Despite its many environmental advantages, including the recovery and recycling of resources, the composting process generates volatile organic compounds (VOCs)which omit a range of offensive smells. Different types of waste generate different smells or combinations of smells; composted raw materials can now be classified by their odorous impact, with a view to minimising emissions.

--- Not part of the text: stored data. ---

==> flow/design.v <==
module pow_5_pipe
(
    input             clock,
    input      [17:0] n,
    output reg [17:0] n_pow_5
);
    reg [17:0] n_1, n_2, n_3;
    reg [17:0] n_pow_2, n_pow_3, n_pow_4;
    always @(posedge clock)
    begin
        n_1 <= n;
        n_2 <= n_1;
        n_3 <= n_2;
        n_pow_2 <= n * n;
        n_pow_3 <= n_pow_2 * n_1;
        n_pow_4 <= n_pow_3 * n_2;
        n_pow_5 <= n_pow_4 * n_3;
    end
endmodule
export LEC_CHECK = 0
export ABC_AREA = 1
export CAP_MARGIN = 20
export CELL_PAD_IN_SITES_GLOBAL_PLACEMENT = 2
export CORE_ASPECT_RATIO = 0.57
export CORE_MARGIN = 10
export CORE_UTILIZATION = 41
export GPL_ROUTABILITY_DRIVEN = 0
export MAX_ROUTING_LAYER = met4
export MIN_ROUTING_LAYER = met2
export PLACE_DENSITY_LB_ADDON = 0.14
export SLEW_MARGIN = 20
export TNS_END_PERCENT = 90
create_clock -name core_clock -period 11.2 [get_ports {clock}]
run.sh (not shown) runs the stock make flow with config.mk's settings and CLKGATE_MAP_FILE=.
The starting point ran to the end with violations: DRC.
Change:
Settings changed: ABC_AREA 1 to not set, CELL_PAD_IN_SITES_GLOBAL_PLACEMENT 2 to not set, CORE_ASPECT_RATIO 0.57 to not set, CORE_MARGIN 10 to 2, CORE_UTILIZATION 41 to 40, GPL_ROUTABILITY_DRIVEN 0 to not set, MAX_ROUTING_LAYER met4 to not set, MIN_ROUTING_LAYER met2 to not set, PLACE_DENSITY_LB_ADDON 0.14 to not set, TNS_END_PERCENT 90 to not set.
Clock period 11.2 ns to 5.21 ns, I/O delays scaled along.
The new run ran to the end with violations: setup timing.
Routed wire length is lower by 30%.
Final cell count is lower by about 13%.
Design area is higher by about 1.6%.
Synthesized cell count is lower by 22%.
Sequential cell count stays the same.
First-iteration DRC count is lower by about 80%.
Register-to-register slack loses 5.0 ns.
Hold slack is about the same.
Via count is lower by about 37%.
Worst setup slack loses 3.7 ns.
Change:
Settings changed: CORE_UTILIZATION 40 to 64, MAX_ROUTING_LAYER set to met4.
Clock period 5.21 ns to 4.38 ns, I/O delays scaled along.
=> The new run reached the layout checks and failed them: setup timing. Worst hold slack got worse by 0.0073 ns. Critical path depth falls by 2. Count of clock-buffer cells in the layout falls by 1.

---

// pow_5_pipe: RTL as listed in full above, without the edits since
clock: 3.89 ns
lec_check: 0
cap_margin: 20
core_margin: 2
core_utilization: 72
place_density: 0.4
setup_slack_margin: 0.52
slew_margin: 20
tns_end_percent: 5
The starting point finished but fails on negative setup slack.
Rerun with:
- CORE_UTILIZATION: 72 -> 40
- PLACE_DENSITY: 0.4 -> default
- SETUP_SLACK_MARGIN: 0.52 -> default
- TNS_END_PERCENT: 5 -> default
- clock period: 3.89 -> 6.4 ns (I/O delays scaled with it)
What happened:
- The changed run produced a clean layout
- via count went down by 13%
- first-iteration DRC count went down by 44%
- die size went up by 78%
- wire length went down by 21%
- hold slack is worse by 0.011 ns
- sequential cell count does not change
- setup slack is better by 1.4 ns
Rerun with:
- CORE_UTILIZATION: 40 -> 9
- clock period: 6.4 -> 9.96 ns (I/O delays scaled with it)
Result:
- The changed run finished with timing, DRC and antenna clean
- via count decreases by 2.1%
- area after synthesis stays the same
- design area increases by 12%
- first-iteration DRC count increases by 11%

---

Setup of run A:
RTL: the design.v shown in full above, as it stands there.
clock: 6.33 ns
lec_check: 0
abc_area: 0
cap_margin: 35
cell_pad_in_sites_detail_placement: 1
cell_pad_in_sites_global_placement: 3
core_margin: 3
core_utilization: 18
gpl_routability_driven: 1
gpl_timing_driven: 0
max_routing_layer: met4
min_routing_layer: met2
place_density_lb_addon: 0.28
slew_margin: 40
#### Input delta (run B over run A)
==> flow/config.mk <==
export PLATFORM = sky130hd
export DESIGN_NAME = pow_5_pipe
export DESIGN_NICKNAME = pow_5_pipe
export VERILOG_FILES = /design/flow/design.v
export SDC_FILE = /design/flow/constraint.sdc
export NUM_CORES = 4
export LEC_CHECK = 0
export CAP_MARGIN = 20
export CORE_MARGIN = 2
export CORE_UTILIZATION = 40
export MAX_ROUTING_LAYER = met4
export SETUP_SLACK_MARGIN = 1.39
export SLEW_MARGIN = 20
==> flow/constraint.sdc <==
create_clock -name core_clock -period 6.4 [get_ports {clock}]
set_input_delay 1.2800 -clock core_clock [delete_from_list [all_inputs] [get_ports {clock}]]
set_output_delay 1.2800 -clock core_clock [all_outputs]
set_load 0.01 [all_outputs]
Findings:
Between run B and run A, area of the chip is higher for run A, run B comes in under that.
Going from run A to run B, the slew at the pin closest to its max-slew limit was found to have gone down by 0.31 ns.
Compared with run A, in run B placeable core area now smaller; cell count after placement fell 876; insertion delay of the later-clocked pin in the worst-skew pair held; final layout net count grew by 22.
Of run B and run A, run A shows the higher vertical die dimension, with run B below it.
Diff run A -> run B: total of flip-flops plus latches after synthesis about even, finished layout cell area moved up.
Input changes introduced in run C (baseline for comparison: run B):
diff --git a/flow/config.mk b/flow/config.mk
--- a/flow/config.mk
+++ b/flow/config.mk
@@ -11,2 +10,0 @@
-export MAX_ROUTING_LAYER = met4
-export SETUP_SLACK_MARGIN = 1.39
==> flow/constraint.sdc <==
create_clock -name core_clock -period 6.23 [get_ports {clock}]
set_input_delay 1.2460 -clock core_clock [delete_from_list [all_inputs] [get_ports {clock}]]
set_output_delay 1.2460 -clock core_clock [all_outputs]
set_load 0.01 [all_outputs]
--- outcome ---
Going from run B to run C, post-placement worst setup slack lower, number of antenna violations at the first check in global routing higher, delay of the slowest cell on the worst path rose by 0.02 ns, yosys-reported design area after synthesis flat, core area about even.
[inputs] run D vs run C
diff --git a/flow/config.mk b/flow/config.mk
--- a/flow/config.mk
+++ b/flow/config.mk
@@ -10,0 +11,3 @@
+export CTS_CLUSTER_DIAMETER = 297
+export CTS_CLUSTER_SIZE = 100
+export HOLD_SLACK_MARGIN = 0.28
==> flow/constraint.sdc <==
create_clock -name core_clock -period 6.4 [get_ports {clock}]
set_input_delay 1.2800 -clock core_clock [delete_from_list [all_inputs] [get_ports {clock}]]
set_output_delay 1.2800 -clock core_clock [all_outputs]
set_load 0.01 [all_outputs]
Results
Per the comparison of run D with run C, met2 usage in global routing has increased; fraction of the core area covered by cells at the end of the flow essentially unchanged; critical path arrival now larger. Comparing run C against run D, there is no change at all in setup TNS after final layout. The total routing usage reported by global routing on run D is in line with that on run C. Number of antenna cells inserted, run D and run C: smaller value in run D. On data required time of the worst path: run D sits above run C.

---

RTL: the design.v shown in full above, as it stands there.
export LEC_CHECK = 0
export ABC_AREA = 1
export CAP_MARGIN = 0
export CORE_MARGIN = 2
export CORE_UTILIZATION = 72
export CTS_CLUSTER_DIAMETER = 210
export PLACE_DENSITY_LB_ADDON = 0.02
export SETUP_SLACK_MARGIN = 1.0
export SLEW_MARGIN = 20
create_clock -name core_clock -period 3.46 [get_ports {clock}]
The first run stopped in global routing (5_1_grt).
Change:
--- a/flow/config.mk
+++ b/flow/config.mk
@@ -8 +7,0 @@
-export ABC_AREA = 1
@@ -14 +13 @@
-export SETUP_SLACK_MARGIN = 1.0
+export SETUP_SLACK_MARGIN = -0.36
==> flow/constraint.sdc (replaced) <==
create_clock -name core_clock -period 4.95 [get_ports {clock}]
set_input_delay 0.9900 -clock core_clock [delete_from_list [all_inputs] [get_ports {clock}]]
set_output_delay 0.9900 -clock core_clock [all_outputs]
set_load 0.01 [all_outputs]
Now the flow finished but fails on setup timing.
Die area goes down by a few percent.
Area after synthesis goes down by a few percent.
Synthesized cell count goes down by about a fifth.
Change:
==> flow/constraint.sdc (replaced) <==
create_clock -name core_clock -period 4.31 [get_ports {clock}]
set_input_delay 0.8620 -clock core_clock [delete_from_list [all_inputs] [get_ports {clock}]]
set_output_delay 0.8620 -clock core_clock [all_outputs]
set_load 0.01 [all_outputs]
After rerunning:
- The changed run finished but failed the layout checks on setup timing
- die size does not change
- worst setup slack is worse by 0.55 ns
- flip-flop count stays the same
- worst hold slack is worse by 0.021 ns
- wire length came out higher by 33%
- via count climbs by 14%
- register-to-register slack degrades by 0.60 ns

---

RTL: the design.v shown in full above, as it stands there.
export LEC_CHECK = 0
export ABC_AREA = 1
export CAP_MARGIN = 20
export CORE_MARGIN = 2
export CORE_UTILIZATION = 72
export SLEW_MARGIN = 20
create_clock -name core_clock -period 4.27 [get_ports {clock}]
The starting point did not get past 5_1_grt (GRT-0232).
Change:
--- a/flow/config.mk
+++ b/flow/config.mk
@@ -8 +7,0 @@
-export ABC_AREA = 1
@@ -11,0 +11,2 @@
+export CTS_CLUSTER_SIZE = 15
+export PLACE_DENSITY_LB_ADDON = 0.26
==> flow/constraint.sdc (replaced) <==
create_clock -name core_clock -period 5.93 [get_ports {clock}]
set_input_delay 1.1860 -clock core_clock [delete_from_list [all_inputs] [get_ports {clock}]]
set_output_delay 1.1860 -clock core_clock [all_outputs]
set_load 0.01 [all_outputs]
Effect: The new run produced a clean layout. Die size decreases by 6.6%. Synthesized cell count decreases by 22%. Area after synthesis decreases by 6.7%.
Change:
--- a/flow/config.mk
+++ b/flow/config.mk
@@ -11 +10,0 @@
-export CTS_CLUSTER_SIZE = 15
@@ -12,0 +12 @@
+export SETUP_SLACK_MARGIN = 0.79
==> flow/constraint.sdc (replaced) <==
create_clock -name core_clock -period 6.4 [get_ports {clock}]
set_input_delay 1.2800 -clock core_clock [delete_from_list [all_inputs] [get_ports {clock}]]
set_output_delay 1.2800 -clock core_clock [all_outputs]
set_load 0.01 [all_outputs]
Effect: The changed run passed the timing, DRC and antenna checks; final cell count goes down by 2.3%; area after synthesis is unchanged; global-route usage goes down by 1.1 points; setup slack is better by 0.55 ns; design area goes down by 1.7%; non-clock buffer count goes down by 66; clock-buffer cell count is unchanged; critical path depth goes up by 2; first-iteration DRC count goes up by 17%.

---

== alpha ==
RTL: the design.v shown in full above, as it stands there.
clock: 5.16 ns
lec_check: 0
cap_margin: 20
core_margin: 2
core_utilization: 72
cts_cluster_diameter: 85
place_density_lb_addon: 0.26
slew_margin: 40
Completing all stages was not enough for alpha: its layout failed the final checks because of setup timing.
## Diff of input files: beta against alpha
- a deleted CTS_CLUSTER_DIAMETER that had been 85
- a change of SLEW_MARGIN from 40 to 20
- a change of CORE_UTILIZATION from 72 to 44
- a deleted PLACE_DENSITY_LB_ADDON that had been 0.26
- a change of the clock period (ns, I/O delays scaled along) from 5.16 to 6.25
Findings:
| alpha | all stages done | FAIL | setup timing |. beta reached the end of the flow, and the finished layout is clean on the timing, DRC and antenna checks. Delta (beta minus alpha): number of nets in the final layout now smaller; number of well-tap cells placed now larger; number of core rows now larger; critical path depth now smaller. The run showing the greater area growth from synthesis to final layout is alpha. Diff alpha and beta: global-route wire length before repair lower in beta. Post-CTS repair timing setup buffer count: beta vs alpha down 9.
Modified inputs, gamma compared to beta
- swapping 44 for 72 in CORE_UTILIZATION
- putting PLACE_DENSITY_LB_ADDON at 0.26 where nothing was set
- putting CTS_CLUSTER_DIAMETER at 85 where nothing was set
- swapping 6.25 for 4.8 in the clock period (ns, I/O delays scaled along)
### Flow results
Across beta and gamma, a clean result was obtained everywhere but in gamma. Every stage of gamma finished as expected; the final checks, on the other hand, flagged setup timing, which means the layout fails. In gamma the critical path depth turned out 3 higher than in beta. Summary of gamma over beta: arrival time of the worst setup path shrank by 0.66 ns, placer's final routability congestion estimate now larger. gamma vs beta, highest metal layer with signal wires: met5 vs met4.
#### Input delta (delta over gamma)
- a change of CAP_MARGIN from 20 to 0
- a change of the clock period (ns, I/O delays scaled along) from 4.8 to 5.23
==> comparison <==
- delta had finished all stages when the layout checks came back failing, citing setup timing.
- Combinational share of cell area in delta vs gamma: up 2.1 points
- Comparing critical path data arrival time for gamma and delta, the bigger number came from delta.
- Compared with gamma, delta improves cell area.
- The critical path startpoint comes out n[2] in one run and n[11] in the other, namely in delta and gamma respectively.
- Buffers inserted during post-CTS setup optimization: delta vs gamma down 25

---

## job 101
RTL: the design.v shown in full above, as it stands there.
make LEC_CHECK=0 ABC_AREA=1 CAP_MARGIN=20 CORE_MARGIN=2 CORE_UTILIZATION=72 MAX_ROUTING_LAYER=met4 PLACE_DENSITY=0.69 SETUP_SLACK_MARGIN=1.18 SLEW_MARGIN=20 TNS_END_PERCENT=5 finish   # period 3.96 ns
| job 101 | all stages done | FAIL | setup timing |
[inputs] job 102 vs job 101
Settings: a change of PLACE_DENSITY from 0.69 to 0.4; a deleted MAX_ROUTING_LAYER that had been met4; an added CTS_CLUSTER_SIZE of 10; a change of SETUP_SLACK_MARGIN from 1.18 to 0.92; a change of the clock period (ns, I/O delays scaled along) from 3.96 to 3.89.
==> comparison <==
To summarise job 102: no stage aborted, but the layout did not pass its checks, failing on setup timing.
From job 101 to job 102 the numbers moved as follows: simple-gate share of the synthesized area now sits at about the same level, worst setup slack now sits higher, total half-perimeter wirelength after legalization and detailed placement now sits lower.
--- input diff job 102..job 103 ---
Settings: a deleted SETUP_SLACK_MARGIN that had been 0.92; a deleted PLACE_DENSITY that had been 0.4; an added CORE_ASPECT_RATIO of 1.43; a deleted TNS_END_PERCENT that had been 5; a change of the clock period (ns, I/O delays scaled along) from 3.89 to 4.27.
### Flow results
For job 103, the flow was terminated by a tool error in global routing (5_1_grt) and produced no final design. In the tables for job 103 and job 102, number of instances resized during post-cts repair reads higher with job 103. Job 102 has a lower total cell area at the placement stage than job 103. Looking only at minimum setup slack after placement, and setting everything else aside, the lower value of job 103 and job 102 goes to job 102. Diff job 102 -> job 103: number of placement rows increased 13; overall chip area essentially unchanged; core outline area increased 0.31%; horizontal extent of the die decreased about 16%.
> inputs changed (job 103 -> job 104)
Settings: CTS_CLUSTER_SIZE: 10 -> unset; CORE_ASPECT_RATIO: 1.43 -> unset; ABC_AREA: 1 -> unset; CORE_UTILIZATION: 72 -> 69; the clock period (ns, I/O delays scaled along): 4.27 -> 6.23.
--- outcome ---
Compared to job 103, job 104 was floorplanned on a smaller die. Against job 103, job 104 reports a minimum setup slack after placement that is higher. Looking at effective utilization at floorplan, job 104 sits 3.6 points below job 103. Across job 103 and job 104, a clean result was obtained everywhere but in job 103. Tool error GRT-0232 stopped job 103 during global routing (5_1_grt); no final results. Number of synthesized flops with an enable pin of job 103 is on par with job 104. [compare] base=job 103 new=job 104: area of the synthesized netlist per yosys stat dropped about 7%; area of the core region dropped 1.9%; mux contribution to synthesized area barely changed.
Here is what was changed in the inputs of job 105 compared with job 104.
Settings: CORE_UTILIZATION changed from 69 to 64; CTS_CLUSTER_SIZE newly set to 100; CTS_CLUSTER_DIAMETER newly set to 306; the clock period (ns, I/O delays scaled along) changed from 6.23 to 6.4.
==> comparison <==
Compared with job 104, in job 105 non-filler instance count after layout went up about 1.4%.
Delta (job 105 minus job 104): number of buffers other than clock buffers in the final layout went down 6, count of final hold-check violations held, final area held.

---

Setup of middle:
// pow_5_pipe: RTL as listed in full above, without the edits since
make LEC_CHECK=0 CAP_MARGIN=0 CORE_MARGIN=2 CORE_UTILIZATION=72 CTS_CLUSTER_DIAMETER=210 PLACE_DENSITY_LB_ADDON=0.02 SETUP_SLACK_MARGIN=0.26 SLEW_MARGIN=20 finish   # period 5.23 ns
In middle the implementation completed, yet the final layout does not meet the checks, the culprit being negative setup slack.
Changes in south relative to middle:
# middle
export LEC_CHECK = 0
export CAP_MARGIN = 0
export CORE_MARGIN = 2
export CORE_UTILIZATION = 72
export CTS_CLUSTER_DIAMETER = 210
export PLACE_DENSITY_LB_ADDON = 0.02
export SETUP_SLACK_MARGIN = 0.26
export SLEW_MARGIN = 20
create_clock -name core_clock -period 5.23 [get_ports {clock}]
# south
export LEC_CHECK = 0
export CAP_MARGIN = 20
export CORE_MARGIN = 2
export CORE_UTILIZATION = 65
export SLEW_MARGIN = 20
create_clock -name core_clock -period 5.23 [get_ports {clock}]
==> comparison <==
No crash in south: every stage finished, but the layout fails its final checks due to negative setup slack.
south against middle: critical path buffer and inverter count has increased; cell area has decreased.
south ended with less time the worst path needs with I/O delays and setup than middle.
Arrival time of the worst setup path delta (middle -> south): insignificant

Scientists at the University of Córdoba’s Department of Inorganic Chemistry and Chemical Engineering have devised a new system for analysing the smell generated during composting using a combination of two techniques: NIR spectroscopy and chemometrics, a discipline which applies mathematical and statistical methods to chemical data. As lead researcher Manuel Toledo remarks, “as far as we know, these two methods have never been used together to evaluate odorous impact”.
NIR technology uses radiation in the near-infrared range to reveal the chemical composition of organic waste during composting; the advantage is that this is a non-invasive method, i.e. it does not alter the elements being analysed. The information revealed by NIR spectroscopy is used to create predictive models enabling smell to be estimated without the need for sampling.
The researchers evaluated the composting process using a device known as a respirometer, which measures oxygen consumption by the microorganisms involved in degrading organic matter, and analysed some of the variables affecting the whole process: temperature, odour concentration, rate of odour emission into the atmosphere and air flow through the material.
The new method, which over the coming months will be tested at industrial scale, provides a fast and economical means of evaluating odour emission rates, and could help to mitigate the odorous impact of composting, a process today regarded as crucial in finding a new use for the millions of tons of organic matter we generate every day.
Reference:
Chemometric analysis and NIR spectroscopy to evaluate odorous impact during the composting of different raw materials. Toledo, M; Gutierrez, MC; Siles, JA; Garcia-Olmo, J; Martin, MA. Journal of Cleaner Production Volume 167, 20 November 2017, Pages 154-162.